Thin Layer Chromatography (TLC)
Like HPLC, thin layer chromatography (TLC) is another form of liquid column chromatography. The mixture being studied is placed at one end of the column, and another substance called an eluant (eluent) is poured in to help move the mobile phase along.
Gas Chromatography (GC)
Gas chromatography is particularly used to screen samples for residual solvents; the method is very accurate at detecting volatile compounds.
This method is sometimes referred to as either vapor-phase chromatography (VPC) or gas-liquid partition chromatography (GLPC), and uses gases as the mobile phase, and it is a highly automated analysis performed with lab equipment called a gas chromatograph.
A tiny sample of the mixture is injected into the chromatograph, then the mixture is heated to instantly vaporize it. The eluant is added as the carrier; in gas chromatography, neutral gases like hydrogen and helium are typically used. The eluant helps the vaporized mixture move through the column to separate out into its components.
Supercritical Fluid Chromatography (SFC)
Supercritical fluid chromatography (SFC) is a form of gas chromatography that uses carbon dioxide as the mobile phase. The principles of this method are very similar to HPLC, and the same silica columns are used. However, because gas is used, the entire system is pressurized so that the liquid and gas properties converge (which is why it is sometimes called convergence chromatography). The method is commonly used as a purification method in the pharmaceutical industry.
Centrifugal Partition Chromatography (CPC)

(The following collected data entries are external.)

File: src/hw/rtl/assert_macros.svh
// assertion macros shared by the sine and cosine unit
`ifndef ASSERT_MACROS_SVH
`define ASSERT_MACROS_SVH

// same-cycle implication, checked on every rising edge outside reset
`define SCPU_ASSERT_IMP(label, ante, cons) \
	label: assert property (@(posedge clk) disable iff (!arst_n) (ante) |-> (cons)) \
		else $error("scpu assertion failed");

// next-cycle implication, checked on every rising edge outside reset
`define SCPU_ASSERT_NXT(label, ante, cons) \
	label: assert property (@(posedge clk) disable iff (!arst_n) (ante) |=> (cons)) \
		else $error("scpu assertion failed");

`endif

File: src/hw/rtl/scpu_pkg.sv
// shared constants, coefficient tables and types of the sine and cosine unit
`timescale 1ns / 1ps

package scpu_pkg;

	// fixed-point formats
	localparam int AFB = 24;                 // angle fraction bits
	localparam int OFB = 30;                 // result fraction bits
	localparam int UP = 30 - AFB;            // angle format to q30
	localparam int OUT_RND = 32 - OFB;       // final rounding shift

	// pi at q62
	localparam logic [63:0] PI_Q62 = 64'hC90FDAA22168C234;

	// derived angle constants
	localparam logic [63:0] TAU_A = (PI_Q62 + (64'd1 << (60 - AFB))) >> (61 - AFB);
	localparam logic [63:0] PI30 = (PI_Q62 + (64'd1 << 31)) >> 32;
	localparam logic [63:0] HALF30 = (PI_Q62 + (64'd1 << 32)) >> 33;
	localparam logic [63:0] TAU30 = TAU_A << UP;

	// reciprocal of tau for the quotient estimate
	localparam int RECIP_SH = 40;
	localparam int RECIP_W = 24;
	localparam logic [63:0] RECIP = (64'd1 << RECIP_SH) / TAU_A;

	// datapath widths
	localparam int P1_W = 32 + RECIP_W + 1;  // angle times reciprocal
	localparam int Q_W = P1_W - RECIP_SH;    // quotient estimate
	localparam int QT_W = Q_W + 32;          // quotient times tau
	localparam int R_W = 40;                 // uncorrected remainder
	localparam int RED_W = 31;               // reduced angle, below tau
	localparam int F_W = 35;                 // q30 fold arithmetic
	localparam int X_W = 32;
	localparam int S_W = 32;
	localparam int ACC_W = 34;
	localparam int PROD_W = ACC_W + S_W + 1;
	localparam int SP_W = X_W + ACC_W;       // sine final product
	localparam int Y_W = 36;

	// signed forms of the constants
	localparam logic signed [RECIP_W:0] RECIP_S = (RECIP_W + 1)'(RECIP);
	localparam logic signed [31:0] TAU_S = 32'(TAU_A);
	localparam logic signed [R_W-1:0] TAU_R = R_W'(TAU_A);
	localparam logic [RED_W-1:0] TAU_U = RED_W'(TAU_A);
	localparam logic signed [F_W-1:0] PI30_S = F_W'(PI30);
	localparam logic signed [F_W-1:0] HALF30_S = F_W'(HALF30);
	localparam logic signed [F_W-1:0] PIH30_S = F_W'(PI30 + HALF30);
	localparam logic signed [F_W-1:0] TAU30_S = F_W'(TAU30);
	localparam logic signed [X_W-1:0] X_MAX_S = X_W'(HALF30 + (64'd1 << UP));
	localparam logic [63:0] HALF_LSB30 = 64'd1 << 29;
	localparam logic [63:0] HALF_LSB_OUT = 64'd1 << (OUT_RND - 1);
	localparam logic signed [31:0] OUT_LIM_S = 32'(64'd1 << OFB);

	// horner coefficients at q32, add terms already carry their sign
	localparam int N_STEPS = 5;
	localparam logic signed [ACC_W-1:0] SIN_C0 = -34'sd103;
	localparam logic signed [ACC_W-1:0] COS_C0 = -34'sd1119;
	localparam logic signed [ACC_W-1:0] SIN_ADD [N_STEPS] = '{
		34'sd11822, -34'sd852160, 34'sd35791386, -34'sd715827882, 34'sd4294967296
	};
	localparam logic signed [ACC_W-1:0] COS_ADD [N_STEPS] = '{
		34'sd106347, -34'sd5965021, 34'sd178956864, -34'sd2147483632, 34'sd4294967296
	};

	// pipeline depth: reduction and fold, two stages per horner step, output
	localparam int NST = 7 + 2 * N_STEPS + 3;
	localparam int MID = NST / 2;

	// per-item data that rides along the horner steps
	typedef struct packed {
		logic                  mode;
		logic                  neg;
		logic signed [X_W-1:0] x;
		logic [S_W-1:0]        s;
	} side_t;

	// stage enables of one horner step
	typedef struct packed {
		logic en_mul;
		logic en_add;
	} step_en_t;

endpackage

File: src/hw/rtl/scpu_horner_step.sv
// one horner step: multiply by s, round to q32, add the coefficient
`timescale 1ns / 1ps

module scpu_horner_step (
	input  logic                                 clk,
	input  scpu_pkg::step_en_t                   en,
	input  logic signed [scpu_pkg::ACC_W-1:0]    acc_in,
	input  scpu_pkg::side_t                      side_in,
	input  logic signed [scpu_pkg::ACC_W-1:0]    add_sin,
	input  logic signed [scpu_pkg::ACC_W-1:0]    add_cos,
	output logic signed [scpu_pkg::ACC_W-1:0]    acc_out,
	output scpu_pkg::side_t                      side_out
);

	logic signed [scpu_pkg::PROD_W-1:0] prod_s1;
	scpu_pkg::side_t                    side_s1;
	logic signed [scpu_pkg::PROD_W-1:0] rnd;
	logic signed [scpu_pkg::PROD_W-1:0] shifted;
	logic signed [scpu_pkg::ACC_W-1:0]  addend;
	logic signed [scpu_pkg::ACC_W-1:0]  acc_s2;
	scpu_pkg::side_t                    side_s2;

	// multiply stage
	always_ff @(posedge clk) begin
		if (en.en_mul) begin
			prod_s1 <= acc_in * $signed({1'b0, side_in.s});
			side_s1 <= side_in;
		end
	end

	// round half up by 2^30 and pick the coefficient for the mode
	always_comb begin
		rnd = prod_s1 + $signed(scpu_pkg::PROD_W'(scpu_pkg::HALF_LSB30));
		shifted = rnd >>> 30;
		addend = side_s1.mode ? add_cos : add_sin;
	end

	// add stage
	always_ff @(posedge clk) begin
		if (en.en_add) begin
			acc_s2 <= shifted[scpu_pkg::ACC_W-1:0] + addend;
			side_s2 <= side_s1;
		end
	end

	assign acc_out = acc_s2;
	assign side_out = side_s2;

endmodule

File: config.mk
export PLATFORM = sky130hd
export DESIGN_NAME = scpu_horner_step
export DESIGN_NICKNAME = d
export VERILOG_FILES = /design/src/hw/rtl/assert_macros.svh /design/src/hw/rtl/scpu_pkg.sv /design/src/hw/rtl/scpu_horner_step.sv
export SDC_FILE = /design/constraint.sdc
export NUM_CORES = 2
export LEC_CHECK = 0
export BUFFER_PORTS_ARGS = -buffer_cell sky130_fd_sc_hd__buf_2
export CAP_MARGIN = 0
export CORE_ASPECT_RATIO = 0.6
export CORE_MARGIN = 8
export CORE_UTILIZATION = 57
export CTS_CLUSTER_SIZE = 16
export DETAILED_ROUTE_END_ITERATION = 6
export PLACE_DENSITY = 0.89
export SYNTH_ARGS = -nofsm -noshare
export SYNTH_HDL_FRONTEND = slang
export SYNTH_SLANG_ARGS = --single-unit
File: constraint.sdc
create_clock -name clk -period 8.3 [get_ports clk]
set_input_delay 0.83 -clock clk [delete_from_list [all_inputs] [get_ports clk]]
set_output_delay 0.83 -clock clk [all_outputs]
set_load 0.05 [all_outputs]
==> results.cfg <==
[placement]
dp.cells = 5839
place_congestion = 1.02
dpl_cell_area_mm2 = 0.0497
port_buffers = 270
dp_hpwl_mm = 111

[layout]
regArea_mm2 = 0.00604
final_util = 0.638
fin_area_mm2 = 0.0505
multi_input_area_mm2 = 0.0346
final_cells = 5891
area_growth_pct = 11.2
final_cell_mix = fa_1, inv_1, and2_1
fillers = 5785
final_common_cell = fa_1
drive_gt1_frac = 0.131
nets = 6298

[global_routing]
grt_use_met3 = 0.133
grtUsageMet1 = 0.411
grt_pass1_vias = 36100
track_usage = 0.292
grt_max_degree = 58
grt_pass1_wl_mm = 204
busiest_layer = met2
antenna_found_initial = 17
overflow = 0
use_met2 = 0.415

[run]
cap_violations = 0

[synthesis]
synth_area_mm2 = 0.0454
avgSynthCellArea_um2 = 10.2
synth_edf_count = 201
yosys_warnings = 0
syn-instance-count = 4442
seq_area_frac_synth = 0.133
synthesis.nets = 5941
ys_ff_latch = 201
synth.distinct_cells = 60
synthFlopType = edfxtp_1
async_flop_share = 0

[worst_setup_path]
cp_max_fo = 15
critPathLaunchType = primary input
path_class = primary input to flop
cp_data_arrival_time_ps = 8550
cp-end-kind = flop
required_ps = 8620

[cts]
cts_root_buf = clkbuf_16
cts_hold_buf = 0
clk_pin_slew_ps = 100
cts_made_buffers = 23
cts_buffer_depth = 3
cts_sinks = 201
clock_latency_ps = 600
cts_tree = yes
htreeDepth = 1

[floorplanning]
core.rowCount = 80
die_y_um = 235
ios = 271
die-area_mm2 = 0.0893
initial_core_util = 0.574
chipWidth_um = 381
core_region_area_mm2 = 0.0792

[drt]
wl_mm = 130
drt-pass1-iter-count = 6
via_per_inst = 5.52
via_count = 32500
wl_per_cell_um = 22.0
drtIter0Drc = 3682
remaining_drc_errors = 0
ant_nets = 0

[sta]
timing.slew.headroom = 0.425
finalSetupViolations = 0
finalClockSkew_ps = 31.0
max_freq_ghz = 0.122
fin_crit_sh = 0.991
layout_min_cycle_time_ps = 8230
tightest_slew_ps = 860
maxSlewViolCount = 0
holdWs_ps = 391
hold_viol_final = 0

[status]
status = completed

[hold_path]
hold_path_class = flop to flop
-- per-layer routing --
metal	vias up	routed length [µm]
li1	13600	-
met1	16400	51100
met2	2191	53600
met3	283	21600
met4	16	3020
met5	-	106
-- final timing paths --
| kind | from | to | slack, ps | cells after the start |
|---|---|---|---|---|
| min | side_s1[10] | side_out[10] | 390 | 0 |
| max reg2reg | prod_s1[31] | acc_out[33] | 3320 | 17 |
| min reg2reg | side_s1[10] | side_out[10] | 390 | 0 |
| max | acc_in[13] | prod_s1[58] | 70 | 27 |
-- area by class of cell --
type	count	share of cell area
Multi-Input combinational cell	2944	0.684
Sequential cell	201	0.119
Inverter	1088	0.0808
Timing Repair Buffer	541	0.0730
Tap cell	1066	0.0264
Clock buffer	25	0.0115
Clock inverter	16	0.00428
Antenna cell	10	0.000495
-- kinds of logic after synthesis --
group,after synthesis,share of synthesized area
fa+ha+maj,1328,0.549
compound gates,180,0.0273
simple gates,1283,0.152
xor+xnor,118,0.0227
flops,201,0.133
mux,35,0.00862
buf+inv,1297,0.107
-- sequential cells by signal (all words and copies together) (netlist names) --
signal	flops
acc_out	34
prod_s1	35
side_out	66
side_s1	66
-- timing repair --
item                       4_1_cts  5_1_grt
pin swaps                        0        2
gates resized for setup          2        3
setup endpoints to repair        2       10
buffers inserted                 0        1
-- per-stage QoR --
stage                     setup WS (ps)  TNS [ps]
after floorplan                     139         0
after global placement             -579     -7070
after detailed placement           -677     -8790
after CTS                           123         0
after global routing              -61.8     -61.8
final                              71.4         0
-- synth_stat cells (all sizes together) (2+ instances only) --
library cell	count	area share
clkbuf	208	0.017
o31ai	2	0.00044
a21boi	3	0.00050
nand4	13	0.0018
edfxtp	201	0.13
a21oi	55	0.0062
mux2i	2	0.00044
inv	1088	0.090
a311oi	2	0.00052
nand3	28	0.0031
and2	756	0.10
o211ai	5	0.00083
a21o	39	0.0064
ha	216	0.059
o21a	12	0.0020
a31oi	9	0.0014
a211oi	4	0.00066
mux2	33	0.0082
and4	2	0.00039
nor2b	9	0.0012
nor2	54	0.0045
and3	14	0.0019
o2111ai	4	0.0010
a221oi	2	0.00039
nand2b	7	0.00096
nor3	12	0.0013
o41ai	4	0.0011
o21bai	4	0.00066
o21ai	21	0.0023
or3	3	0.00041
nand2	377	0.031
fa	1112	0.49
or2	6	0.00083
a221o	2	0.00044
xor2	36	0.0069
xnor2	82	0.016
-- worst max-delay path: stages --
cell and delay (ps):
buf_2 250, buf_4 210, and2_1 170, fa_1 640, inv_1 100, fa_1 550
inv_1 60, fa_1 480, fa_1 640, fa_1 480, fa_1 440, fa_1 530
inv_1 50, fa_1 480, inv_1 70, ha_1 320, a21oi_1 140, o21ai_1 130
a211oi_1 250, o21bai_1 110, a221oi_1 280, buf_4 200, a21oi_4 100, o211a_1 280
o211ai_1 330, a31oi_1 210, xor2_1 180
Power is not shown: default switching activity piles up to over one toggle a cycle in this logic, so the estimate is an artifact.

Centrifugal partition chromatography (CPC) is also used for cannabis and hemp extraction and purification. CPC is similar to HPLC, but it uses a liquid rather than a solid for the stationary phase. The method is newer and not yet widely used in commercial operations. Instead, it is typically used by researchers. However, the method is much less expensive and therefore has been growing in popularity for commercial use. HPLC takes much less time – around 30 minutes — and the other methods use silica, but CPC does not. The CPC columns are also reusable, and all of these efficiencies make the method more cost effective. The end result of CPC is a much purer compound – some extracts reach nearly 100 percent purity levels.
Chromatography is not exclusive to the cannabis industry. These methods are used by chemists across the world, but there are a growing number of specialized cannabis chromatographs being developed; one example is an HPLC chromatograph device called Shimadzu’s Cannabis Analyzer for Potency.
The cannabis industry is in its infancy. In the future, look for customized devices specific to the cannabis industry. These instruments will allow different analysis methods, and will be highly sensitive to allow testing for terpene levels, solvent levels and total potency.